## WORK TASK
Once the line holding "ys_seq_elements: 145" is found in the listing below, write it out and each later line exactly, up to and including the one holding "drive_above_1_share_pct: 28.7".

## DATASET
┄┄┄┄┄┄┄┄┄┄┄┄┄┄┄┄┄┄┄┄

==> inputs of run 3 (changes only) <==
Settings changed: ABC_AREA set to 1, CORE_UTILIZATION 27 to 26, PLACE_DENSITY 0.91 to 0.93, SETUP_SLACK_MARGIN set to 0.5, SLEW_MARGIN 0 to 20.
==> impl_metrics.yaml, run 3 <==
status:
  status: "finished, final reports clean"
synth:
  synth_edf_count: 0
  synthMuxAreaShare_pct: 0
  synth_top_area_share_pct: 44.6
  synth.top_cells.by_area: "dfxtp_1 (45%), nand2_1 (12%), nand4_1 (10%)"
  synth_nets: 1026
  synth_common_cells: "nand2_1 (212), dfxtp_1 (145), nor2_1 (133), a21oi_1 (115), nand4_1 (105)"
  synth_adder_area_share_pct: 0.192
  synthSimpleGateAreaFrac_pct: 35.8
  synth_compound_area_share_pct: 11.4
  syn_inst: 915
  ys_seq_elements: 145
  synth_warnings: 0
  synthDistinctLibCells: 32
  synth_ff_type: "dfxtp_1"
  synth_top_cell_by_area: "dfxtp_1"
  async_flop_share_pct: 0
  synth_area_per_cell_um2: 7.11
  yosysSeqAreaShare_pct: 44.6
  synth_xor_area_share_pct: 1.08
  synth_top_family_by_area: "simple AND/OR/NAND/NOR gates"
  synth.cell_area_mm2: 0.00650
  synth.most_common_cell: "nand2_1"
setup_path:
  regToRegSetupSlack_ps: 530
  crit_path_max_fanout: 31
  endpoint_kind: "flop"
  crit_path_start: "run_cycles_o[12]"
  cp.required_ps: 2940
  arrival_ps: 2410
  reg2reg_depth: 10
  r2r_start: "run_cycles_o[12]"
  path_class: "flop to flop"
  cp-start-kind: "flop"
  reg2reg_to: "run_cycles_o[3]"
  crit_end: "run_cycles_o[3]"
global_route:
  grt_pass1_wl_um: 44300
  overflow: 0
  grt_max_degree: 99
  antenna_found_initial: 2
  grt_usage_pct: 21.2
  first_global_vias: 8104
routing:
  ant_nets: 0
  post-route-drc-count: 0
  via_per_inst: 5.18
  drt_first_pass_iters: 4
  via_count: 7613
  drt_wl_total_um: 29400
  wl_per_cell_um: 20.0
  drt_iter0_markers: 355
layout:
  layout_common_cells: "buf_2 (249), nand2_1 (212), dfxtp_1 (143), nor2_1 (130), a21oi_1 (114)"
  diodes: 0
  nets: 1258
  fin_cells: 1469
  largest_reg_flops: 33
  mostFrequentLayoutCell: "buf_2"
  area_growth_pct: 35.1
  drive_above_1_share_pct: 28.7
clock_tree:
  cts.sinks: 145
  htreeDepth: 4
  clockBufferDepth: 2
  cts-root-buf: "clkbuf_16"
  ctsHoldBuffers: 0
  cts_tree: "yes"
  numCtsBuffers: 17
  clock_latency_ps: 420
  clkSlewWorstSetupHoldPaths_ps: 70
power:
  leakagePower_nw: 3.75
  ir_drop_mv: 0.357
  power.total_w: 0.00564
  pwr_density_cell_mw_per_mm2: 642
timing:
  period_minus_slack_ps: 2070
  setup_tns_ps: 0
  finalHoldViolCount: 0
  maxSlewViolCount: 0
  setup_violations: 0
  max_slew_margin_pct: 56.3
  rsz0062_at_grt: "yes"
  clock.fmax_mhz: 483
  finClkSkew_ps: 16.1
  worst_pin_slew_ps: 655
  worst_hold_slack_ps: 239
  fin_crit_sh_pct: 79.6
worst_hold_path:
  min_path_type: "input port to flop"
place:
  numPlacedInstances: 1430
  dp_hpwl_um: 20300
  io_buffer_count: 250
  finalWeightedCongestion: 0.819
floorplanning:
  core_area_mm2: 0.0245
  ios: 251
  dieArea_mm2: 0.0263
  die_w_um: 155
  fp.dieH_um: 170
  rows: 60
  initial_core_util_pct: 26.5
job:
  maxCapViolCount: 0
==> src/rtl/alu_serial_seq.sv <==
// Bit-serial ALU sequencer: drives one alu_serial_slice LSB first and assembles
// a WIDTH-bit result. Define ALU_SERIAL_LOGIC_BYPASS_EN for 1-cycle AND/OR/NOR.
//
// state | meaning
// IDLE  | in_ready=1, waiting for in_valid
// RUN   | one operand bit per clock through the slice
// FIX   | SLT only: fold MSB sum and overflow into the set bit
// DONE  | out_valid=1, outputs held until out_ready
module alu_serial_seq
    import alu_pkg::*;
#(
    parameter int WIDTH = 32,
    parameter int CNT_W = 6
) (
    input  logic             clk_i,
    input  logic             rst_i,
    input  logic             in_valid,
    output logic             in_ready,
    input  logic [WIDTH-1:0] src1,
    input  logic [WIDTH-1:0] src2,
    input  logic [3:0]       ALU_control,
    output logic             out_valid,
    input  logic             out_ready,
    output logic [WIDTH-1:0] result,
    output logic             zero,
    output logic             cout,
    output logic             overflow
);

    localparam logic [CNT_W-1:0] LAST_BIT = CNT_W'(WIDTH - 1);

    state_t           r_state;
    logic [WIDTH-1:0] r_a;
    logic [WIDTH-1:0] r_b;
    logic [3:0]       r_op;
    logic [CNT_W-1:0] r_cnt;
    logic             r_carry;
    logic [WIDTH-2:0] r_acc;
    logic             r_cin_msb;
    logic             r_cout_msb;
    logic             r_in_ready;
    logic             r_out_valid;
    logic [WIDTH-1:0] r_result;
    logic             r_zero;
    logic             r_cout;
    logic             r_ovf;

    dec_t             w_dec;
    dec_t             w_in_dec;
    logic             w_slice_res;
    logic             w_slice_cout;
    logic [WIDTH-1:0] w_acc_next;
    logic             w_set;

    assign w_dec      = alu_decode(r_op);
    assign w_in_dec   = alu_decode(ALU_control);
    // Slice output enters at the top; after WIDTH shifts bit 0 lands at [0].
    assign w_acc_next = {w_slice_res, r_acc};
    assign w_set      = r_acc[WIDTH-2] ^ r_cin_msb ^ r_cout_msb;

`ifdef ALU_SERIAL_LOGIC_BYPASS_EN
    logic [WIDTH-1:0] w_bypass;

    always_comb begin
        w_bypass = '0;
        case (ALU_control)
            ALU_AND: w_bypass = src1 & src2;
            ALU_OR:  w_bypass = src1 | src2;
            ALU_NOR: w_bypass = ~(src1 | src2);
            default: w_bypass = '0;
        endcase
    end
`endif

    alu_serial_slice u_slice (
        .i_a     (r_a[0]),
        .i_b     (r_b[0]),
        .i_a_inv (w_dec.a_inv),
        .i_b_inv (w_dec.b_inv),
        .i_cin   (r_carry),
        .i_op    (w_dec.sl_op),
        .o_res   (w_slice_res),
        .o_cout  (w_slice_cout)
    );

    always_ff @(posedge clk_i) begin
        if (!rst_i) begin
            r_state     <= ST_IDLE;
            r_a         <= '0;
            r_b         <= '0;
            r_op        <= '0;
            r_cnt       <= '0;
            r_carry     <= 1'b0;
            r_acc       <= '0;
            r_cin_msb   <= 1'b0;
            r_cout_msb  <= 1'b0;
            r_in_ready  <= 1'b1;
            r_out_valid <= 1'b0;
            r_result    <= '0;
            r_zero      <= 1'b0;
            r_cout      <= 1'b0;
            r_ovf       <= 1'b0;
        end else begin
            case (r_state)
                ST_IDLE: begin
                    if (in_valid) begin
                        r_a        <= src1;
                        r_b        <= src2;
                        r_op       <= ALU_control;
                        r_cnt      <= '0;
                        r_carry    <= w_in_dec.cin;
                        r_acc      <= '0;
                        r_in_ready <= 1'b0;
                        r_state    <= ST_RUN;
`ifdef ALU_SERIAL_LOGIC_BYPASS_EN
                        if (is_logic_op(ALU_control)) begin
                            r_result    <= w_bypass;
                            r_zero      <= (w_bypass == '0);
                            r_cout      <= 1'b0;
                            r_ovf       <= 1'b0;
                            r_out_valid <= 1'b1;
                            r_state     <= ST_DONE;
                        end
`endif
                    end
                end
                ST_RUN: begin
                    r_a     <= r_a >> 1;
                    r_b     <= r_b >> 1;
                    r_acc   <= w_acc_next[WIDTH-1:1];
                    r_carry <= w_slice_cout;
                    r_cnt   <= r_cnt + CNT_W'(1);
                    if (r_cnt == LAST_BIT) begin
                        r_cin_msb  <= r_carry;
                        r_cout_msb <= w_slice_cout;
                        if (w_dec.is_slt) begin
                            r_state <= ST_FIX;
                        end else begin
                            r_result    <= w_acc_next;
                            r_zero      <= (w_acc_next == '0);
                            r_cout      <= w_dec.arith & w_slice_cout;
                            r_ovf       <= w_dec.ovf_en & (r_carry ^ w_slice_cout);
                            r_out_valid <= 1'b1;
                            r_state     <= ST_DONE;
                        end
                    end
                end
                ST_FIX: begin
                    r_result    <= {{(WIDTH-1){1'b0}}, w_set};
                    r_zero      <= ~w_set;
                    r_cout      <= r_cout_msb;
                    r_ovf       <= 1'b0;
                    r_out_valid <= 1'b1;
                    r_state     <= ST_DONE;
                end
                ST_DONE: begin
                    if (out_ready) begin
                        r_out_valid <= 1'b0;
                        r_in_ready  <= 1'b1;
                        r_state     <= ST_IDLE;
                    end
                end
                default: r_state <= ST_IDLE;
            endcase
        end
    end

    assign in_ready  = r_in_ready;
    assign out_valid = r_out_valid;
    assign result    = r_result;
    assign zero      = r_zero;
    assign cout      = r_cout;
    assign overflow  = r_ovf;

endmodule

┄┄┄┄┄┄┄┄┄┄┄┄┄┄┄┄┄┄┄┄

## WRITTEN SOLUTION
  ys_seq_elements: 145
  synth_warnings: 0
  synthDistinctLibCells: 32
  synth_ff_type: "dfxtp_1"
  synth_top_cell_by_area: "dfxtp_1"
  async_flop_share_pct: 0
  synth_area_per_cell_um2: 7.11
  yosysSeqAreaShare_pct: 44.6
  synth_xor_area_share_pct: 1.08
  synth_top_family_by_area: "simple AND/OR/NAND/NOR gates"
  synth.cell_area_mm2: 0.00650
  synth.most_common_cell: "nand2_1"
setup_path:
  regToRegSetupSlack_ps: 530
  crit_path_max_fanout: 31
  endpoint_kind: "flop"
  crit_path_start: "run_cycles_o[12]"
  cp.required_ps: 2940
  arrival_ps: 2410
  reg2reg_depth: 10
  r2r_start: "run_cycles_o[12]"
  path_class: "flop to flop"
  cp-start-kind: "flop"
  reg2reg_to: "run_cycles_o[3]"
  crit_end: "run_cycles_o[3]"
global_route:
  grt_pass1_wl_um: 44300
  overflow: 0
  grt_max_degree: 99
  antenna_found_initial: 2
  grt_usage_pct: 21.2
  first_global_vias: 8104
routing:
  ant_nets: 0
  post-route-drc-count: 0
  via_per_inst: 5.18
  drt_first_pass_iters: 4
  via_count: 7613
  drt_wl_total_um: 29400
  wl_per_cell_um: 20.0
  drt_iter0_markers: 355
layout:
  layout_common_cells: "buf_2 (249), nand2_1 (212), dfxtp_1 (143), nor2_1 (130), a21oi_1 (114)"
  diodes: 0
  nets: 1258
  fin_cells: 1469
  largest_reg_flops: 33
  mostFrequentLayoutCell: "buf_2"
  area_growth_pct: 35.1
  drive_above_1_share_pct: 28.7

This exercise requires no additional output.